-- WHAT TO WORK ON --
Print exactly those lines that run from the beginning of the data to the line bearing "- ABC_AREA: unset -> 1", inclusive.

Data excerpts
============================================================

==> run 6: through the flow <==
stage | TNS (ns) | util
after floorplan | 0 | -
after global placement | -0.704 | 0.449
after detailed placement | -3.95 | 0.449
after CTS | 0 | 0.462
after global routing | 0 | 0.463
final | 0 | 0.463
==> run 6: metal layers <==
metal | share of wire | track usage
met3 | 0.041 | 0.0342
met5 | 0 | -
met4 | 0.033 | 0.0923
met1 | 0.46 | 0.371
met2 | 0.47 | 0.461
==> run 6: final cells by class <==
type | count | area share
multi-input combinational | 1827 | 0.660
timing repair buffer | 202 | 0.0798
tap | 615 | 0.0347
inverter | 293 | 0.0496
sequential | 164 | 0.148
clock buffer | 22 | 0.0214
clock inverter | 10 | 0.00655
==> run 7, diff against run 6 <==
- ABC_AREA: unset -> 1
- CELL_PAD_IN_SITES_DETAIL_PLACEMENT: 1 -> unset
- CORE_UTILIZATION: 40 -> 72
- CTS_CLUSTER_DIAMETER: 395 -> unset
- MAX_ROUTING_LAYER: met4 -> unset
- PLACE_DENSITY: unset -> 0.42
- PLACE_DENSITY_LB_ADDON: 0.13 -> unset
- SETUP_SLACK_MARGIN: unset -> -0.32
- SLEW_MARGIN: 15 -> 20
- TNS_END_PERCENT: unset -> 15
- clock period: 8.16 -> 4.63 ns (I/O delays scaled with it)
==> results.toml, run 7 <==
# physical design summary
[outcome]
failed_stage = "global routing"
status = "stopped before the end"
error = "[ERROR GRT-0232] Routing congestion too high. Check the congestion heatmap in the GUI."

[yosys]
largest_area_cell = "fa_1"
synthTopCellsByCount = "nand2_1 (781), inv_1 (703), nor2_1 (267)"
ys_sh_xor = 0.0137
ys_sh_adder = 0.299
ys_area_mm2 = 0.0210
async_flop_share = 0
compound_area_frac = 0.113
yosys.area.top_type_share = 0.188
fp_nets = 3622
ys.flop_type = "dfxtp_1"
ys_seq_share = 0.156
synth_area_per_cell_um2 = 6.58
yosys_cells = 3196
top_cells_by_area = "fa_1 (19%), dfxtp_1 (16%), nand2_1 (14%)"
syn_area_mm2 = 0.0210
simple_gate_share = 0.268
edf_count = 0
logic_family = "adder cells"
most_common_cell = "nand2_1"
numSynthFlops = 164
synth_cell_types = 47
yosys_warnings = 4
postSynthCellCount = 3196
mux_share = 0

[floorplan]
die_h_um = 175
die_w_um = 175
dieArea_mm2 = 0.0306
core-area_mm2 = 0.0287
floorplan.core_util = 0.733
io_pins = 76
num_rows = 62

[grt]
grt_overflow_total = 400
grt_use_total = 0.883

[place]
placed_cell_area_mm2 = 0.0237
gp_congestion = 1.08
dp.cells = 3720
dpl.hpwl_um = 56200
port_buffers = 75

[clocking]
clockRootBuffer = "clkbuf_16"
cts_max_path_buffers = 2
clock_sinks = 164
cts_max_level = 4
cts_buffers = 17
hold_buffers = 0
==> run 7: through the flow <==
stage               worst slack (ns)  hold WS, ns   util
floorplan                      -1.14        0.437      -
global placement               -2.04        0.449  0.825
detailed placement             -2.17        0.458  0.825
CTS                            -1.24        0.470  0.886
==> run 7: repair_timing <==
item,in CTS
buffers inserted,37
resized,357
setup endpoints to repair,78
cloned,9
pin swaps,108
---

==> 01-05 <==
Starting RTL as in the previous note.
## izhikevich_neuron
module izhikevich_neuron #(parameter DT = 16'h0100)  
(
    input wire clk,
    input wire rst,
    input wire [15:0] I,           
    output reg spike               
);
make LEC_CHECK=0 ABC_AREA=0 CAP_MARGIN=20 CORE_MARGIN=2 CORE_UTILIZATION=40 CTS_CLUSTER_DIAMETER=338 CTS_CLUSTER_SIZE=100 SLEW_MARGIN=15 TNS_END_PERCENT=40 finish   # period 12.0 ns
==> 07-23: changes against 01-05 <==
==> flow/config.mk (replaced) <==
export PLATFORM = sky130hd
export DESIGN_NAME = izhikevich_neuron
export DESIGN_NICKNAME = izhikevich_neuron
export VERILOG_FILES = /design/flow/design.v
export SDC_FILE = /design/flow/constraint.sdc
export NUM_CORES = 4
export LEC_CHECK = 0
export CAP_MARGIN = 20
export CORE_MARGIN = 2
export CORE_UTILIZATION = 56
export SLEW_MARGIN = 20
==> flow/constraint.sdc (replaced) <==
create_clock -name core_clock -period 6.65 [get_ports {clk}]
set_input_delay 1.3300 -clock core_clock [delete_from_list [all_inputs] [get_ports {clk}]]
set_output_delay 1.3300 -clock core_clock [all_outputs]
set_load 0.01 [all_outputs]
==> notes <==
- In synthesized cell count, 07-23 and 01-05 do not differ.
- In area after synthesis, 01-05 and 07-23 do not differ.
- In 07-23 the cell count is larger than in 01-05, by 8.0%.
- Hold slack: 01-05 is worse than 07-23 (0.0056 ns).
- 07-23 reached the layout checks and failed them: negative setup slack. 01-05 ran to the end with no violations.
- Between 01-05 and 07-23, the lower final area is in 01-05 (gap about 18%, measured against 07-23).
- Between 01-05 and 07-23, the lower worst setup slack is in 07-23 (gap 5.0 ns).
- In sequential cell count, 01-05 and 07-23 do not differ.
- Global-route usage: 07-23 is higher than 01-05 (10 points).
==> v31 <==
==> flow/design.v (excerpt) <==
module ifft_top 
     (
         input   wire           clk           ,                 
         input   wire           rst           ,                 
		 input   wire           ifft_enable   ,                 
		 input   wire  [15:0]   in_0_real     ,                 
         input   wire  [15:0]   in_1_real     ,                 
         input   wire  [15:0]   in_2_real     ,                 
         input   wire  [15:0]   in_3_real     ,                 
         input   wire  [15:0]   in_4_real     ,                 
         input   wire  [15:0]   in_5_real     ,                 
         input   wire  [15:0]   in_6_real     ,                 
         input   wire  [15:0]   in_7_real     ,                 
         input   wire  [15:0]   in_8_real     ,                 
         input   wire  [15:0]   in_9_real     ,                 
         input   wire  [15:0]   in_10_real    ,                 
         input   wire  [15:0]   in_11_real    ,                 
		 input   wire  [15:0]   in_0_imag     ,                 
         input   wire  [15:0]   in_1_imag     ,                 
         input   wire  [15:0]   in_2_imag     ,                 
         input   wire  [15:0]   in_3_imag     ,                 
         input   wire  [15:0]   in_4_imag     ,                 
         input   wire  [15:0]   in_5_imag     ,                 
         input   wire  [15:0]   in_6_imag     ,                 
         input   wire  [15:0]   in_7_imag     ,                 
         input   wire  [15:0]   in_8_imag     ,                 
         input   wire  [15:0]   in_9_imag     ,                 
         input   wire  [15:0]   in_10_imag    ,                 
         input   wire  [15:0]   in_11_imag    ,                 
		 output  wire  [15:0]   ifft_out_real ,                 
		 output  wire  [15:0]   ifft_out_imag ,                 
		 output  wire           finish                          
     );
make LEC_CHECK=0 CAP_MARGIN=20 CELL_PAD_IN_SITES_GLOBAL_PLACEMENT=0 CORE_ASPECT_RATIO=1.12 CORE_MARGIN=2 CORE_UTILIZATION=71 CTS_CLUSTER_SIZE=65 GPL_ROUTABILITY_DRIVEN=0 GPL_TIMING_DRIVEN=1 MAX_ROUTING_LAYER=met5 MIN_ROUTING_LAYER=met1 PLACE_DENSITY_LB_ADDON=0.01 SETUP_SLACK_MARGIN=2.65 SLEW_MARGIN=15 TNS_END_PERCENT=40 finish   # period 13.7 ns
run.sh (not shown) runs the stock make flow with config.mk's settings and CLKGATE_MAP_FILE=.
==> inputs of v7, as changes to v31 <==
==> flow/config.mk (replaced) <==
export PLATFORM = sky130hd
export DESIGN_NAME = ifft_top
export DESIGN_NICKNAME = ifft_top
export VERILOG_FILES = /design/flow/design.v
export SDC_FILE = /design/flow/constraint.sdc
export NUM_CORES = 4
export LEC_CHECK = 0
export CAP_MARGIN = 20
export CORE_MARGIN = 2
export CORE_UTILIZATION = 68
export SLEW_MARGIN = 20
==> flow/constraint.sdc (replaced) <==
create_clock -name core_clock -period 9.08 [get_ports {clk}]
set_input_delay 1.8160 -clock core_clock [delete_from_list [all_inputs] [get_ports {clk}]]
set_output_delay 1.8160 -clock core_clock [all_outputs]
set_load 0.01 [all_outputs]
==> inputs of v14, as changes to v31 <==
==> flow/config.mk (replaced) <==
export PLATFORM = sky130hd
export DESIGN_NAME = ifft_top
export DESIGN_NICKNAME = ifft_top
export VERILOG_FILES = /design/flow/design.v
export SDC_FILE = /design/flow/constraint.sdc
export NUM_CORES = 4
export LEC_CHECK = 0
export CAP_MARGIN = 20
export CORE_MARGIN = 2
export CORE_UTILIZATION = 62
export SLEW_MARGIN = 20
==> flow/constraint.sdc (replaced) <==
create_clock -name core_clock -period 15.1 [get_ports {clk}]
set_input_delay 3.0200 -clock core_clock [delete_from_list [all_inputs] [get_ports {clk}]]
set_output_delay 3.0200 -clock core_clock [all_outputs]
set_load 0.01 [all_outputs]
==> metrics.csv <==
metric,value,unit
outcome,"complete, but fails checks",
layout check faults,setup timing,
min setup slack post-route,-0.2421,ns
portion of the layout cell area used by non-clock buffers,8.776,%
Hold Path Origin,p2s_imag.r_9[1],
sequential fraction of design power,53.7,%
initial antenna violation count,61,
minimum setup slack among reg-to-reg paths,2.71,ns
Final setup violation count,8,
inverter tally of the final layout excluding the clock network,1048,
multi-input gate share of the layout cell area,46.82,%
overall global routing resource usage,46.94,%
met3 track demand over resource,17.95,%
# the run above: v31
==> flow/design.v <==
module slave_apb ( 
                   output reg [ 8-1 : 0 ]   prdata, 			 
                   output reg                         pready, 			 
                   output reg                         pslverr,			 
		   input                	      penable,                   
                   input                	      pwrite, 			 
                   input 	         	      psel,  			 
                   input                              pclk,   			 
                   input                	      presetn, 			 
                   input      [ 8-1 : 0 ]   paddr,  			 
                   input      [ 8-1 : 0 ]   pwdata 			 
                   );
  parameter         IDLE    = 2'd0;              				 
  parameter         SETUP   = 2'd1;
  parameter         ENABLE  = 2'd2;
  reg   [ 2-1 : 0 ]   pre_state;   					 
  reg   [ 2-1 : 0 ]   nxt_state;
  reg   [ 8-1 : 0 ]    mem [ 0 : 200 ]; 		 
  reg   [ 8-1 : 0 ]    prdata_c;
  reg pready_c;
  reg pslverr_c;
  reg mem_we_c;
  always @ ( posedge pclk or negedge presetn )
  	begin 
    	     if ( ! presetn )
      			pre_state <= IDLE;
    	     else 
      			pre_state <= nxt_state;
  	end 
  always @ ( * ) 
  	begin
    		prdata_c   = 8'd0;
    		pslverr_c  = 1'b0;
    		pready_c   = 1'b0;
    		mem_we_c   = 1'b0;
    	 	nxt_state  = IDLE;     
		case ( pre_state )
			IDLE   : begin  
          				if ( psel == 1 ) 
            					nxt_state = SETUP;
	        			else
          				     begin
            					nxt_state = IDLE;
  	        				prdata_c = 8'd0;
          				     end
        			end  
      		      SETUP  : begin  
          				nxt_state  = ENABLE;
        			end  
		     ENABLE : begin  
				    pready_c = psel;
						if ( psel == 1 )   
              						nxt_state    = SETUP;
            					else
              						nxt_state    = IDLE; 
		      		    if(paddr <= 200)
          				begin
            					pslverr_c      = 1'b0;
	         				 if(!pwrite)      
              						prdata_c     = mem [ paddr ];
            					else 
	            					mem_we_c     = psel;
          			        end  
				else
				        pslverr_c     = psel;
        		     end  
                  default : nxt_state = IDLE;
    endcase
  end  
  always @ ( posedge pclk )
  	if ( mem_we_c )
  		mem [ paddr ] <= pwdata;
  always @ ( posedge pclk or negedge presetn)
 	 begin
    		if ( ! presetn)
    			begin
      				prdata    <= 8'b0;
      				pready    <= 1'b0;
      				pslverr   <= 1'b0;
    			end  
    	     else
    		begin
      			pready  <= pready_c;
      		   if ( ( pre_state == ENABLE ) )
      			begin
        			prdata  <= prdata_c;
        			pslverr <= pslverr_c;
      			end
    		end
  	end
endmodule
Settings: LEC_CHECK=0, ABC_AREA=0, CAP_MARGIN=0, CELL_PAD_IN_SITES_DETAIL_PLACEMENT=0, CORE_MARGIN=2, CORE_UTILIZATION=72, CTS_CLUSTER_DIAMETER=213, CTS_CLUSTER_SIZE=14, HOLD_SLACK_MARGIN=0.27, PLACE_DENSITY_LB_ADDON=0.12, SETUP_SLACK_MARGIN=0.87, SLEW_MARGIN=25, TNS_END_PERCENT=85; clock period 3.03 ns.
run.sh (not shown) runs the stock make flow with config.mk's settings and CLKGATE_MAP_FILE=.
Next try:
- ABC_AREA: 0 -> 1
- CAP_MARGIN: 0 -> 20
The new run passed the timing, design-rule and antenna checks.
Worst setup slack improves by 0.16 ns.
Die area went up by 5.6%.
Maximum frequency grows by about 7%.
Combinational power rises by about 10%.
Worst hold slack improved by 0.0047 ns.
Count of clock-buffer cells in the layout goes down by 1.
Next try:
- ABC_AREA: 1 -> not set
- CELL_PAD_IN_SITES_DETAIL_PLACEMENT: 0 -> not set
- CTS_CLUSTER_DIAMETER: 213 -> not set
- CTS_CLUSTER_SIZE: 14 -> 15
- HOLD_SLACK_MARGIN: 0.27 -> not set
- PLACE_DENSITY_LB_ADDON: 0.12 -> not set
- SETUP_SLACK_MARGIN: 0.87 -> 0.78
- SLEW_MARGIN: 25 -> 20
- TNS_END_PERCENT: 85 -> not set
Outcome:
- wire length decreases by a little under a tenth
- non-clock buffer count decreases by 94
- register-to-register slack gets worse by 0.29 ns
- cell count decreases by well over a third
- core utilization increases by 2.0 points


wip/juniper:
RTL: the design.v shown in full above, as it stands there.
clock: 3.03 ns
lec_check: 0
cap_margin: 0
core_margin: 2
core_utilization: 72
cts_cluster_diameter: 312
cts_cluster_size: 13
hold_slack_margin: 0.3
place_density_lb_addon: 0.13
setup_slack_margin: 0.87
slew_margin: 20
wip/juniper finished end to end and its layout was clean on timing, DRC and antenna.
## Diff of input files: wip/pepper against wip/juniper
Settings: swapping 312 for 41 in CTS_CLUSTER_DIAMETER; swapping 0 for 20 in CAP_MARGIN; putting PLACE_DENSITY at 0.38 where nothing was set; clearing HOLD_SLACK_MARGIN, which used to be 0.3; clearing PLACE_DENSITY_LB_ADDON, which used to be 0.13; swapping 13 for 15 in CTS_CLUSTER_SIZE.
==> comparison <==
[compare] base=wip/juniper new=wip/pepper: highest ir drop seen on vdd up about 40%, headroom to the max-slew limit went up, via-per-instance ratio decreased 0.56%, total number of vias now larger.
wip/juniper -> wip/pepper: count of library flops with an enable pin delta 0, exact match
wip/pepper vs. wip/juniper: core utilization grew by 1.3 points, sequential power share shrank by 4.4 points, wire length of the first global-routing pass grew by about 3.4%, switching fraction of total power grew by 0.82 points.
Any difference in mux cell area share after synthesis between wip/juniper and wip/pepper is small enough to ignore.
met2 usage in global routing in wip/pepper is 2.3 points higher than in wip/juniper
What wip/lagoon does differently from wip/pepper at the input level:
Settings: SETUP_SLACK_MARGIN: 0.87 -> 0.86; PLACE_DENSITY_LB_ADDON: unset -> 0.15; CTS_CLUSTER_SIZE: 15 -> 14; CAP_MARGIN: 20 -> 0; HOLD_SLACK_MARGIN: unset -> 0.29; CTS_CLUSTER_DIAMETER: 41 -> 358; PLACE_DENSITY: 0.38 -> unset.
Results
wip/lagoon completed every stage of the flow, and the final layout passed the timing, design-rule and antenna checks.
From wip/pepper to wip/lagoon, sequential cell count did not move at all.
Summary of wip/lagoon over wip/pepper: starting DRC count in detailed routing now sits lower, count of placed standard cells including taps now sits higher, post-layout period usage of the worst path now sits higher, sequential share of power now sits higher.
Compared with wip/pepper, power attributed to the clock group in wip/lagoon decreased by more than 10%.
Looking at buffer count from post-CTS setup fixing, wip/lagoon sits 6 below wip/pepper.
Compared with wip/pepper, wip/lagoon shows final cell area excluding filler cells that has gone down by a few percent.
Multi-input gate share of total cell area delta for wip/lagoon relative to wip/pepper: 0.28 points higher
wip/pepper has a lower required arrival time at the worst endpoint than wip/lagoon.
The number of non-filler instances in the completed layout number comes out higher for wip/pepper vs wip/lagoon.
The inputs of wip/ember differ from those of wip/lagoon as listed below.
Settings: ABC_AREA newly set to 1; CTS_CLUSTER_SIZE changed from 14 to 13; CTS_CLUSTER_DIAMETER changed from 358 to 312; SETUP_SLACK_MARGIN changed from 0.86 to 0.87; HOLD_SLACK_MARGIN changed from 0.29 to 0.3; PLACE_DENSITY_LB_ADDON changed from 0.15 to 0.13.
==> results <==
wip/lagoon → wip/ember: worst stage delay on the critical path went up by 260 ps, number of rows created at floorplan increased by about 2.8% relative to the old numbers, critical path depth down 3, detailed-route wire length up 7.5%.
Per the comparison of wip/ember with wip/lagoon, share of the cycle needed by the critical path after routing now sits lower, relative area of non-clock buffer cells in the final design now sits higher.
Delta (wip/ember minus wip/lagoon): area added between synthesis and finish shrank by 0.77 points; power grew by 2.5%; register clock-pin slew on the reported worst setup and hold paths held steady.


Starts from the design.v that is shown in full above.
Settings: LEC_CHECK=0, ABC_AREA=1, CAP_MARGIN=30, CELL_PAD_IN_SITES_DETAIL_PLACEMENT=0, CORE_MARGIN=9, CORE_UTILIZATION=49, CTS_CLUSTER_DIAMETER=280, CTS_CLUSTER_SIZE=29, GPL_TIMING_DRIVEN=0, HOLD_SLACK_MARGIN=0.12, MAX_ROUTING_LAYER=met4, PLACE_DENSITY=0.6, SLEW_MARGIN=15; clock period 10.0 ns.
Edit:
==> flow/config.mk (replaced) <==
export PLATFORM = sky130hd
export DESIGN_NAME = slave_apb
export DESIGN_NICKNAME = slave_apb
export VERILOG_FILES = /design/flow/design.v
export SDC_FILE = /design/flow/constraint.sdc
export NUM_CORES = 4
export LEC_CHECK = 0
export ABC_AREA = 1
export CAP_MARGIN = 20
export CORE_ASPECT_RATIO = 1.43
export CORE_MARGIN = 2
export CORE_UTILIZATION = 72
export CTS_CLUSTER_DIAMETER = 326
export CTS_CLUSTER_SIZE = 10
export PLACE_DENSITY = 0.6
export SETUP_SLACK_MARGIN = 0.91
export SLEW_MARGIN = 40
==> flow/constraint.sdc (replaced) <==
create_clock -name core_clock -period 3.03 [get_ports {pclk}]
set_input_delay 0.6060 -clock core_clock [delete_from_list [all_inputs] [get_ports {pclk}]]
set_output_delay 0.6060 -clock core_clock [all_outputs]
set_load 0.01 [all_outputs]
=> First-iteration DRC count increases by 26%; final cell count decreases by 5.0%; via count increases by 5.1%; setup slack degrades by 2.9 ns; routed wire length decreases by 10%; utilization increases by 31 points; sequential cell count does not change.
Edit:
==> flow/config.mk (replaced) <==
export PLATFORM = sky130hd
export DESIGN_NAME = slave_apb
export DESIGN_NICKNAME = slave_apb
export VERILOG_FILES = /design/flow/design.v
export SDC_FILE = /design/flow/constraint.sdc
export NUM_CORES = 4
export LEC_CHECK = 0
export CAP_MARGIN = 20
export CORE_MARGIN = 2
export CORE_UTILIZATION = 72
export CTS_CLUSTER_DIAMETER = 41
export CTS_CLUSTER_SIZE = 15
export PLACE_DENSITY = 0.38
export SETUP_SLACK_MARGIN = 0.78
export SLEW_MARGIN = 20
The changed run produced a clean layout.
Clock-buffer cell count went down by 33.
Clock power grows by about 7%.
Power increases by 1.4%.
Setup slack loses 0.19 ns.
Via count falls by 29%.
Hold slack gets better by 0.16 ns.
Maximum frequency decreases by 8.3%.
Clock skew grows by 0.0049 ns.
Core utilization is higher by 0.67 points.
Non-clock buffer count went down by 103.
Cell area goes down by 4.9%.
Edit:
==> flow/config.mk (replaced) <==
export PLATFORM = sky130hd
export DESIGN_NAME = slave_apb
export DESIGN_NICKNAME = slave_apb
export VERILOG_FILES = /design/flow/design.v
export SDC_FILE = /design/flow/constraint.sdc
export NUM_CORES = 4
export LEC_CHECK = 0
export ABC_AREA = 1
export CAP_MARGIN = 20
export CORE_ASPECT_RATIO = 1.43
export CORE_MARGIN = 2
export CORE_UTILIZATION = 72
export CTS_CLUSTER_DIAMETER = 326
export CTS_CLUSTER_SIZE = 10
export PLACE_DENSITY = 0.35
export SETUP_SLACK_MARGIN = 0.91
export SLEW_MARGIN = 40
Core utilization is lower by 0.67 points.
Routed wire length went up by 9.8%.
Flip-flop count is unchanged.
First-iteration DRC count rose by 25%.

============================================================

-- PROBLEM SOLUTION --
==> run 6: through the flow <==
stage | TNS (ns) | util
after floorplan | 0 | -
after global placement | -0.704 | 0.449
after detailed placement | -3.95 | 0.449
after CTS | 0 | 0.462
after global routing | 0 | 0.463
final | 0 | 0.463
==> run 6: metal layers <==
metal | share of wire | track usage
met3 | 0.041 | 0.0342
met5 | 0 | -
met4 | 0.033 | 0.0923
met1 | 0.46 | 0.371
met2 | 0.47 | 0.461
==> run 6: final cells by class <==
type | count | area share
multi-input combinational | 1827 | 0.660
timing repair buffer | 202 | 0.0798
tap | 615 | 0.0347
inverter | 293 | 0.0496
sequential | 164 | 0.148
clock buffer | 22 | 0.0214
clock inverter | 10 | 0.00655
==> run 7, diff against run 6 <==
- ABC_AREA: unset -> 1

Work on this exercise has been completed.